E eu que moro bem perto de Algés.
Sorte a minha... é como ter um quadro de PR na minha sala.
Está na altura de Portugal fazer de PR o Picasso ou o Clint português.
Não o soubemos ou conseguimos fazer com o Amadeu Sousa Cardoso.
PR tem capacidade, potencial para esse estatuto.

GRITOMUDO

Graduated Fool said...

Não é o tipo de obra que teria em casa mas quando vi a exposição dela em Serralves foi como se tivesse levado um valente porradão. Achei fortíssimo, mexeu tanto comigo e tecnicamente soberbo.
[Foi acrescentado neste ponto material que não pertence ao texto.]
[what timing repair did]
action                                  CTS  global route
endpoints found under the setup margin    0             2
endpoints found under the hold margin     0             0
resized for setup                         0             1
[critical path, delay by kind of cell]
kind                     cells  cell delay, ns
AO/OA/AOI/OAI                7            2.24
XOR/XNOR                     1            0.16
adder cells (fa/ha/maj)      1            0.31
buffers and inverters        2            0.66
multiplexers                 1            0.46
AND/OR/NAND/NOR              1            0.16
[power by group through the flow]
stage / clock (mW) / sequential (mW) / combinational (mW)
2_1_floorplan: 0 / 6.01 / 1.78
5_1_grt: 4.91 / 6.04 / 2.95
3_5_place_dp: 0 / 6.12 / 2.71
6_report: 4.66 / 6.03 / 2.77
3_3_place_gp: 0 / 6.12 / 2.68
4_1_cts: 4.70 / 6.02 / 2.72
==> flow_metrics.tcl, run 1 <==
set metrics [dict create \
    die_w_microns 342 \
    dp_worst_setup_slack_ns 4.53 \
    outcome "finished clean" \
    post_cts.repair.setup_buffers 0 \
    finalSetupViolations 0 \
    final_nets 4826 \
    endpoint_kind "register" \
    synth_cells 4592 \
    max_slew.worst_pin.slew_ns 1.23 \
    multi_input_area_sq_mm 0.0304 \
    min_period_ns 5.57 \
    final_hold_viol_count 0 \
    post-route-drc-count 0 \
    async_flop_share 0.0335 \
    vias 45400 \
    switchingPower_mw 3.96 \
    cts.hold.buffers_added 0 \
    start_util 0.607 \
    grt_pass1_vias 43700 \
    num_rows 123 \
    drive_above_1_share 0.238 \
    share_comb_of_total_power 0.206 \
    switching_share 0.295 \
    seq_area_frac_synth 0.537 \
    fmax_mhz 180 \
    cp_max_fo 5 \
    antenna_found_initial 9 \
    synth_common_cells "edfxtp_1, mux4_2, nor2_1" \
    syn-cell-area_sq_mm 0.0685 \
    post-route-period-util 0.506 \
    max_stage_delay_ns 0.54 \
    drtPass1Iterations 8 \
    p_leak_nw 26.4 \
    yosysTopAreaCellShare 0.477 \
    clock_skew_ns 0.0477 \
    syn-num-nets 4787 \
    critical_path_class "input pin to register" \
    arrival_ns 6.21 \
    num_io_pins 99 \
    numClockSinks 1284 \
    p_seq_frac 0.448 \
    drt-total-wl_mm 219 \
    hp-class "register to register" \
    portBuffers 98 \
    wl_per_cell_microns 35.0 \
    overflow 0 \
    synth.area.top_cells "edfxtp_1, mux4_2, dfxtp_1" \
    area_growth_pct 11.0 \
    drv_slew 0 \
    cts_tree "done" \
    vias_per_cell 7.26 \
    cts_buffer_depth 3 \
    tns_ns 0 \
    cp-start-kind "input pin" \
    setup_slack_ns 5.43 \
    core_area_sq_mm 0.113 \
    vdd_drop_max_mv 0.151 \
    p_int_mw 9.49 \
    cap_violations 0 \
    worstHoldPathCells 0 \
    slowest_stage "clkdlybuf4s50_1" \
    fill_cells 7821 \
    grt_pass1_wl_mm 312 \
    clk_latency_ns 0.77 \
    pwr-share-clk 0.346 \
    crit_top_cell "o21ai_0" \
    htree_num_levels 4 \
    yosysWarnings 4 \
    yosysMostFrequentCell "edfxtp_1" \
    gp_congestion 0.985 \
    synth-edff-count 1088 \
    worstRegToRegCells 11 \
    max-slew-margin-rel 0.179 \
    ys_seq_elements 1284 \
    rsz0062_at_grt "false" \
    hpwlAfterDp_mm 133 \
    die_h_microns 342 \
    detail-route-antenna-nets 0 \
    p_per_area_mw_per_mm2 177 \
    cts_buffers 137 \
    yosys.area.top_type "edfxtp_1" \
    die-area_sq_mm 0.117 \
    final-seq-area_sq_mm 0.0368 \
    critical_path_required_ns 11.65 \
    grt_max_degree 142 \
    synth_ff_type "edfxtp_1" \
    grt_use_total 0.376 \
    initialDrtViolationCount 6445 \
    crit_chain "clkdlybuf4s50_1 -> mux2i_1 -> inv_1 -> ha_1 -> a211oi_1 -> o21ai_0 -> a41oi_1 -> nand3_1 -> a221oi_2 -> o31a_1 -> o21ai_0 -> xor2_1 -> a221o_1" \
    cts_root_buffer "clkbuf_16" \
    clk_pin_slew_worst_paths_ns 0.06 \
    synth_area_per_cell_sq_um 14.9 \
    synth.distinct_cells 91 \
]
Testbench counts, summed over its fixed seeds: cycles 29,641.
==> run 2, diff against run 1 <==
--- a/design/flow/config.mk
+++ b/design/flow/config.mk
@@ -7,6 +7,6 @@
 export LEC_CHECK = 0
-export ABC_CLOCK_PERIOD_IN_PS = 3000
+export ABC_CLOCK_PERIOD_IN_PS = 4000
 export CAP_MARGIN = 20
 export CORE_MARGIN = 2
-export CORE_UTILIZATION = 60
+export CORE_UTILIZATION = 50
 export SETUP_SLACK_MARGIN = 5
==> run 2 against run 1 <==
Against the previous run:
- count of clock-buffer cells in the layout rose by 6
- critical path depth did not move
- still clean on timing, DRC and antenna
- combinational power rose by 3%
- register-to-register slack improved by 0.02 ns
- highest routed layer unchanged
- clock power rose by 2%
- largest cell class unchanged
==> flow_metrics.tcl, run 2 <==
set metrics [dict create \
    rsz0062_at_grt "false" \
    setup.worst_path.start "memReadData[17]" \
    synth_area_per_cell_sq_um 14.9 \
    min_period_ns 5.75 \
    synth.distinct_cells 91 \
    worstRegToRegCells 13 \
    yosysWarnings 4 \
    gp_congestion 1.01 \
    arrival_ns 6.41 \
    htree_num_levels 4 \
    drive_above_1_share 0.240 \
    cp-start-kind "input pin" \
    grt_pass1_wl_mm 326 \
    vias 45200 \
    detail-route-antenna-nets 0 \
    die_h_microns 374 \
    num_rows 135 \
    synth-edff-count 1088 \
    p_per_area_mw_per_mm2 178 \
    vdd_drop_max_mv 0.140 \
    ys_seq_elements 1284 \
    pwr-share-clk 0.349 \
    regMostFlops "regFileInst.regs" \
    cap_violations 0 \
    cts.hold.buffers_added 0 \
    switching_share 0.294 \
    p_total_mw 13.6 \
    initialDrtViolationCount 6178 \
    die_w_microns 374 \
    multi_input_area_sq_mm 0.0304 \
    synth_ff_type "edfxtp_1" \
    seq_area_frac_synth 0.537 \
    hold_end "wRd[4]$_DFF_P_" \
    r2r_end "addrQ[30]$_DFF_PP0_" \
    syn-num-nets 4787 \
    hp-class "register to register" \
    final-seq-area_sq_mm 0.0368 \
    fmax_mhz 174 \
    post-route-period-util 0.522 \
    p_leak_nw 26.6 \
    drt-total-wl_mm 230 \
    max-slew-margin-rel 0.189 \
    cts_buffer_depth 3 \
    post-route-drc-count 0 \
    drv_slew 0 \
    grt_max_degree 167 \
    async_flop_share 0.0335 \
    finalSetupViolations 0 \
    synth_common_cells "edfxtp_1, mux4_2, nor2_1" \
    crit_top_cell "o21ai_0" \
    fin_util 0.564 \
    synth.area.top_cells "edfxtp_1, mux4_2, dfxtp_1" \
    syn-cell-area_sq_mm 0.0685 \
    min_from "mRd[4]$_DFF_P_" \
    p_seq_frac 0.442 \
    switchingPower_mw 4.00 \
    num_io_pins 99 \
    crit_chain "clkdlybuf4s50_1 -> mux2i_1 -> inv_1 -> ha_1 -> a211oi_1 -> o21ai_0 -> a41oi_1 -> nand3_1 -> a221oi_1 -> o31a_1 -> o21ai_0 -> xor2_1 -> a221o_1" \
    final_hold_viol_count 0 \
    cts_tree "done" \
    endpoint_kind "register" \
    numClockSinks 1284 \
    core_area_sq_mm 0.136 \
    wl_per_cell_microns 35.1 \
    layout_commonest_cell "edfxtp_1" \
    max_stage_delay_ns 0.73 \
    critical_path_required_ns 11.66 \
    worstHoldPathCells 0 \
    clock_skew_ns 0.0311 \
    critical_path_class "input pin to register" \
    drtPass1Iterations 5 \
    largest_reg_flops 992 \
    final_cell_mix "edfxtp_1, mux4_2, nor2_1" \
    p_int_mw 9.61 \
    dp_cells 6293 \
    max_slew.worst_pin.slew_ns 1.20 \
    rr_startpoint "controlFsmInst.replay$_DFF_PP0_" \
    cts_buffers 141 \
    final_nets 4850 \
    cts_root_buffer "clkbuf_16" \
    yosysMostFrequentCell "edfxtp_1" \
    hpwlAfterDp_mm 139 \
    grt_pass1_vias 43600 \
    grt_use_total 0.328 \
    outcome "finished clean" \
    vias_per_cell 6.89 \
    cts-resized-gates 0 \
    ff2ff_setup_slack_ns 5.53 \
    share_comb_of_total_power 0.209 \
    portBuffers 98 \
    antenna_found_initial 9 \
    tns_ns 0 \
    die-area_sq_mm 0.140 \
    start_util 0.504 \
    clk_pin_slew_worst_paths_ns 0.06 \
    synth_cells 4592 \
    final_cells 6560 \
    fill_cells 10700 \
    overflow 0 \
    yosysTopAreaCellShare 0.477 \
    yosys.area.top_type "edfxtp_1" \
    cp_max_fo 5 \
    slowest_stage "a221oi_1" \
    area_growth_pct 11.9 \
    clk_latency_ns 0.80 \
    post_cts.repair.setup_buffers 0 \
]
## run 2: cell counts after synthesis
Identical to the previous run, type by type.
Context: an optimization exercise on an open-source flow, tuned for small area, a short achievable clock period and few clock cycles. The choices shown serve that exercise and are no tape-out recipe. The RTL was checked by simulation tests, not by an equivalence proof against the original design. Power figures rest on the tool's default switching activity, not on a simulated workload.

--- flow/design.v ---
package nice_pkg;
   typedef struct packed {
      logic [6:0] func7;
      logic [4:0] rs2;
      logic [4:0] rs1;
      logic [2:0] func3;
      logic [4:0] rd;
      logic [6:0] opcode;
   } nice_rtype_t;
   typedef union packed {
      logic [32-1:0] raw;
      nice_rtype_t           r;
   } nice_insn_u;
   typedef enum logic [2:0] {
      OP_NONE   = 3'd0,
      OP_LOAD_A = 3'd1,
      OP_LOAD_B = 3'd2,
      OP_LOAD_P = 3'd3,
      OP_STORE  = 3'd4,
      OP_WORK   = 3'd5
   } nice_op_e;
   typedef enum logic [2:0] {
      ST_IDLE = 3'd0,
      ST_MEM  = 3'd1,
      ST_WORK = 3'd2,
      ST_RESP = 3'd3
   } nice_state_e;
endpackage
Source: an optimization exercise on an open RTL-to-GDS flow (aim: small area, a short achievable clock period and few clock cycles per item). Production flows keep margins and buffers that such runs may drop.
Where RTL was checked, it was by simulation tests only, not by an equivalence proof against the original.
Power is estimated from default activity; no workload was simulated.

run 1:
// pipeline_cpu
module pipeline_cpu (
    input  wire         clock,
    input  wire         arst_n,
    output logic [31:0] address_imem,
    input  wire  [31:0] q_imem,
    output logic [31:0] address_dmem,
    output logic [31:0] data,
    output logic        wren,
    input  wire  [31:0] q_dmem,
    output logic        ctrl_write_enable,
    output logic [4:0]  ctrl_write_reg,
    output logic [4:0]  ctrl_read_reg_a,
    output logic [4:0]  ctrl_read_reg_b,
    output logic [31:0] data_write_reg,
    input  wire  [31:0] data_read_reg_a,
    input  wire  [31:0] data_read_reg_b
);
==> flow/config.mk <==
export PLATFORM = sky130hd
export DESIGN_NAME = pipeline_cpu
export DESIGN_NICKNAME = pipeline_cpu
export VERILOG_FILES = /design/flow/design.v
export SDC_FILE = /design/flow/constraint.sdc
export NUM_CORES = 4
export LEC_CHECK = 0
export CAP_MARGIN = 20
export CORE_MARGIN = 2
export CORE_UTILIZATION = 40
export PLACE_DENSITY = 0.6
export SETUP_SLACK_MARGIN = 5
export SLEW_MARGIN = 20
export TNS_END_PERCENT = 5
==> flow/constraint.sdc <==
create_clock -name core_clock -period 8.5 [get_ports {clock}]
set_input_delay 1.7000 -clock core_clock [delete_from_list [all_inputs] [get_ports {clock}]]
set_output_delay 1.7000 -clock core_clock [all_outputs]
set_load 0.01 [all_outputs]
standard.sh (not shown) runs the stock make flow with config.mk's settings and CLKGATE_MAP_FILE= SYNTH_SCRIPT=/design/flow/synth_recipe.tcl, a recipe that flattens the netlist after the stock synthesis.
==> flow/flow/run.sh <==
#!/bin/bash
# Own layout flow: the standard flow (standard.sh, unchanged synthesis,
# floorplan, power grid, placement, CTS and routing), with one change: the
# buffers that global placement puts on every input and output port are
# sky130_fd_sc_hd__buf_1 cells instead of the default delay-buffer cell.
# The timing repair steps still resize them where timing needs it.
set -euo pipefail
export BUFFER_PORTS_ARGS="-buffer_cell sky130_fd_sc_hd__buf_1"
bash standard.sh > standard.log 2>&1
The inputs of run 2 differ from those of run 1 as listed below.
- TNS_END_PERCENT no longer set, was 5
- SETUP_SLACK_MARGIN now 3.5, was 5
==> summary.txt <==
Share of total power in combinational logic sits lower in run 2 than in run 1. For non-filler instance count after layout, run 1 and run 2 come out practically identical. Of the two candidates, run 1 has the worse final area and run 2 the better one. Between run 1 and run 2, worst hold slack decreased. Run 1 → run 2: footprint of the multi-input gates stayed essentially flat; via count now sits lower. Between run 1 and run 2, the post-layout net count does not differ in any meaningful way. Run 2 has less setup slack than run 1. Sort run 2 and run 1 by portion of the clock cycle consumed by the worst path in the final layout, descending, and run 2 comes first.
This is an optimization exercise on Yosys and OpenROAD, whose aim is small area and a short achievable clock period, not a production implementation. Function was checked by simulation only, so behaviour that the tests miss may differ from the original. No activity file was given, so power comes from the tool's default toggle rates.

===== flow/run.sh =====
#!/bin/bash
# synth_recipe.tcl (not shown) runs the flow's synth.tcl, then flattens the netlist and writes it again
# the make line also repeats each setting of config.mk as NAME=value (left out here)
make -C /OpenROAD-flow-scripts/flow DESIGN_CONFIG=/design/flow/config.mk WORK_HOME=/design/flow/orfs CLKGATE_MAP_FILE= SYNTH_SCRIPT=/design/flow/synth_recipe.tcl finish

===== flow/config.mk =====
export PLATFORM = sky130hd
export DESIGN_NAME = sobel_filter
export DESIGN_NICKNAME = sobel_filter
export VERILOG_FILES = /design/flow/design.v
export SDC_FILE = /design/flow/constraint.sdc
export NUM_CORES = 4
export LEC_CHECK = 0
export CAP_MARGIN = 20
export CORE_MARGIN = 2
export CORE_UTILIZATION = 45
export SLEW_MARGIN = 20

===== flow/constraint.sdc =====
create_clock -name core_clock -period 5.8 [get_ports {clk}]
set_input_delay 1.1600 -clock core_clock [delete_from_list [all_inputs] [get_ports {clk}]]
set_output_delay 1.1600 -clock core_clock [all_outputs]
set_load 0.01 [all_outputs]

===== flow/design.v =====
module sobel_filter #(
    parameter int IMG_WIDTH  = 128,
    parameter int IMG_HEIGHT = 128
) (
    input  logic       clk,
    input  logic       rst,
    input  logic [7:0] pixel_data,
    output logic [7:0] edge_pixel,
    output logic       edge_valid
);
    localparam int AW   = $clog2(IMG_WIDTH);
    localparam int FULL = 2 * IMG_WIDTH + 2;
    localparam int CW   = $clog2(FULL + 1);
    generate
        if (IMG_WIDTH < 4 || IMG_WIDTH > 1024 || IMG_HEIGHT < 1) begin : g_bad_param
            $error("sobel_filter: IMG_WIDTH must be 4..1024 and IMG_HEIGHT positive");
        end
    endgenerate
    logic [7:0]    line1 [IMG_WIDTH];
    logic [7:0]    line2 [IMG_WIDTH];
    logic [AW-1:0] wr_ptr;
    logic [7:0]    tap1;
    logic [7:0]    tap2;
    assign tap1 = line1[wr_ptr];
    assign tap2 = line2[wr_ptr];
    always_ff @(posedge clk) begin
        line1[wr_ptr] <= pixel_data;
        line2[wr_ptr] <= tap1;
    end
    always_ff @(posedge clk or negedge rst) begin
        if (!rst) begin
            wr_ptr <= '0;
        end else if (wr_ptr == AW'(IMG_WIDTH - 1)) begin
            wr_ptr <= '0;
        end else begin
            wr_ptr <= wr_ptr + 1'b1;
        end
    end
    logic [7:0] win [3][3];
    always_ff @(posedge clk or negedge rst) begin
        if (!rst) begin
            for (int r = 0; r < 3; r++) begin
                for (int c = 0; c < 3; c++) begin
                    win[r][c] <= '0;
                end
            end
        end else begin
            for (int r = 0; r < 3; r++) begin
                win[r][0] <= win[r][1];
                win[r][1] <= win[r][2];
            end
            win[2][2] <= pixel_data;
            win[1][2] <= tap1;
            win[0][2] <= tap2;
        end
    end
    logic [CW-1:0] pix_cnt;
    logic          win_full;
    always_ff @(posedge clk or negedge rst) begin
        if (!rst) begin
            pix_cnt  <= '0;
            win_full <= 1'b0;
        end else begin
            if (pix_cnt != CW'(FULL)) begin
                pix_cnt <= pix_cnt + 1'b1;
            end
            win_full <= (pix_cnt == CW'(FULL));
        end
    end
    function automatic logic signed [11:0] ext(input logic [7:0] p);
        ext = $signed({4'b0000, p});
    endfunction
    logic signed [11:0] gx;
    logic signed [11:0] gy;
    logic        [11:0] abs_gx;
    logic        [11:0] abs_gy;
    logic        [11:0] mag;
    logic        [7:0]  mag_sat;
    always_comb begin
        gx = (ext(win[0][2]) + (ext(win[1][2]) <<< 1) + ext(win[2][2]))
           - (ext(win[0][0]) + (ext(win[1][0]) <<< 1) + ext(win[2][0]));
        gy = (ext(win[2][0]) + (ext(win[2][1]) <<< 1) + ext(win[2][2]))
           - (ext(win[0][0]) + (ext(win[0][1]) <<< 1) + ext(win[0][2]));
        abs_gx  = gx[11] ? 12'(-gx) : 12'(gx);
        abs_gy  = gy[11] ? 12'(-gy) : 12'(gy);
        mag     = abs_gx + abs_gy;
        mag_sat = (mag > 12'd255) ? 8'hFF : mag[7:0];
    end
    always_ff @(posedge clk or negedge rst) begin
        if (!rst) begin
            edge_pixel <= '0;
            edge_valid <= 1'b0;
        end else begin
            edge_valid <= win_full;
            edge_pixel <= win_full ? mag_sat : 8'h00;
        end
    end
endmodule

==> impl_metrics.json <==
{
  "outcome": "no timing/DRC/antenna violations",
  "die-area_sq_um": 192000,
  "hold_class": "in2async",
  "floorplan.die.height_microns": 439,
  "synth_area_sq_um": 85000,
  "gp_routability_congestion": 0.974,
  "wl_microns": 274000,
  "finish.cell_count_without_fillers": 7811,
  "pin_count": 19,
  "core_region_area_sq_um": 188000,
  "post-route-min-period_ns": 5.56,
  "path_class": "reg2reg",
  "internal_power_w": 0.0246,
  "largest_net_degree_at_the_start_of_global_routing": 98,
  "yosysTopAreaCellShare_pct": 72.4,
  "clock_insertion_delay_worst_skew_ns": 0.87,
  "synth-edff-count": 2048,
  "finClkSkew_ns": 0.0499,
  "sequential_cell_area_sq_um": 64000,
  "achievable_clock_frequency_mhz": 180,
  "start_kind": "flop",
  "setup_viol": 0,
  "mapped_nets": 4933,
  "timing.critical_path.arrival_ns": 6.30,
  "initial_utilization_pct": 45.3,
  "power.ir.vdd_worst_v": 0.000308,
  "synth.most_common_cell": "edfxtp_1",
  "worst_setup_hold_path_clk_slew_ns": 0.06,
  "synth_common_cells": "edfxtp_1, nor2_1, a221oi_1",
  "clockBufferDepth": 3,
  "num_cts_buffers": 212,
  "post_synth_and_or_nand_nor_area_fraction_pct": 3.07,
  "num-fill-cells": 15300,
  "worstMarginPinSlew_ns": 1.29,
  "final_antenna_net_count": 0,
  "finalSetupTns_ns": 0,
  "total_area_of_multi_input_combinational_cells_sq_um": 19400,
  "viasPerCell": 6.47,
  "htreeDepth": 4,
  "synthXorXnorAreaFrac_pct": 0.381,
  "area_growth_pct": 13.9,
  "synth_largest_area_cell": "edfxtp_1",
  "fin_worst_hold_slack_ns": 0.320,
  "p_leak_nw": 31.7,
  "post_synth_num_cell_types": 79,
  "port-buffer-count": 18,
  "max_cap_viols": 0,
  "wl_per_cell_microns": 35.1,
  "overall_routing_resource_usage_pct": 28.3,
  "power_w": 0.0315,
  "synth_area_per_cell_sq_um": 17.6,
  "synthMuxAreaShare_pct": 7.94,
  "yosys_warnings": 2,
  "async_flop_share_pct": 4.57,
  "p_clk_share_pct": 41.0,
  "drtPass1Iterations": 26,
  "syn_inst": 4820,
  "cp_data_required_time_ns": 6.53,
  "clock_tree_from_tritoncts": "yes",
  "comb_power_share_pct": 5.4,
  "compound_gate_portion_of_the_synthesized_area_pct": 8.97,
  "max_slew_margin_pct": 13.1,
  "global_route_wire_length_before_repair_microns": 383000,
  "grt_setup_unrepaired": "no",
  "overflow": 0,
  "row_count": 159,
  "dp.cells": 7408,
  "synth_seq_area_share_pct": 75.2,
  "finalMaxSlewViolations": 0,
  "dr_total_vias": 50500,
  "cts_root_buf": "clkbuf_16",
  "timing_hold_violations_final": 0,
  "antenna_found_initial": 20,
  "critical_path.max_fanout": 7,
  "finalNetCount": 5247,
  "switchingPower_w": 0.00689,
  "first_iter_violations": 7401,
  "power.switching_fraction_pct": 21.9,
  "postSynth.topFlopCell": "edfxtp_1",
  "die_width_microns": 439,
  "synth-adder-area-share_pct": 2.07,
  "share_seq_of_total_power_pct": 53.6,
  "clkSinkCount": 2146,
  "post-route-util_pct": 51.6,
  "layout-drive-gt1-share_pct": 19.5,
  "finalCritPeriodShare_pct": 95.9,
  "number_of_global_route_vias_before_repair": 48400,
  "crit_path_capture_type": "flop",
  "synth_top_cells_by_area": "edfxtp_1, mux4_2, dfrtp_1",
  "route.detailed.drc": 0,
  "largest_family_of_logic_cells_by_synthesized_area": "compound AO/OA/AOI/OAI gates",
  "hpwlAfterDp_microns": 168000,
  "postSynthRegisterBits": 2146,
  "cellPowerDensity_nw_per_um2": 325
}
## layout by cell type (no fill, tap or decap), drive strengths merged, types with 13 or more instances in the layout
cell type	netlist	layout
edfxtp	2048	2048
buf	207	397
nor2	301	301
clkbuf	99	276
a221oi	260	260
mux2i	212	212
mux2	157	157
nand2	156	156
a21oi	148	148
a22oi	138	138
mux4	127	127
o21ai	126	126
inv	96	102
clkinv	0	99
o22ai	98	98
dfrtp	98	98
fa	63	63
a22o	42	42
ha	40	40
a221o	33	33
o221ai	32	32
a211oi	24	24
nand3	23	23
xnor2	23	23
nor3	22	22
a31oi	14	14
a222oi	14	14
xor2	14	14
nor2b	14	14
o21a	13	13
o2bb2ai	13	13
The White Scratcher said...

Ainda me lembro da exposição dela na Tate, já não sei quando foi. Ainda me lembro das pinturas, quadros, poemas, gritos, choros e não sei que mais ela traça com as mãos. Seja tinta, óleo ou pastel, consegue passar para a tela uma vida de emoções, parecem telas vividas e vivas. Adoro. Escolhi viver numa casa pombalina para poder sentir todos os dias estas vivências a minha volta. A sua abstracção e o seu imaginário fazem dela umas das minhas artistas preferidas.

Mié said...

Uma visão interessante e sensível de Paula Rego.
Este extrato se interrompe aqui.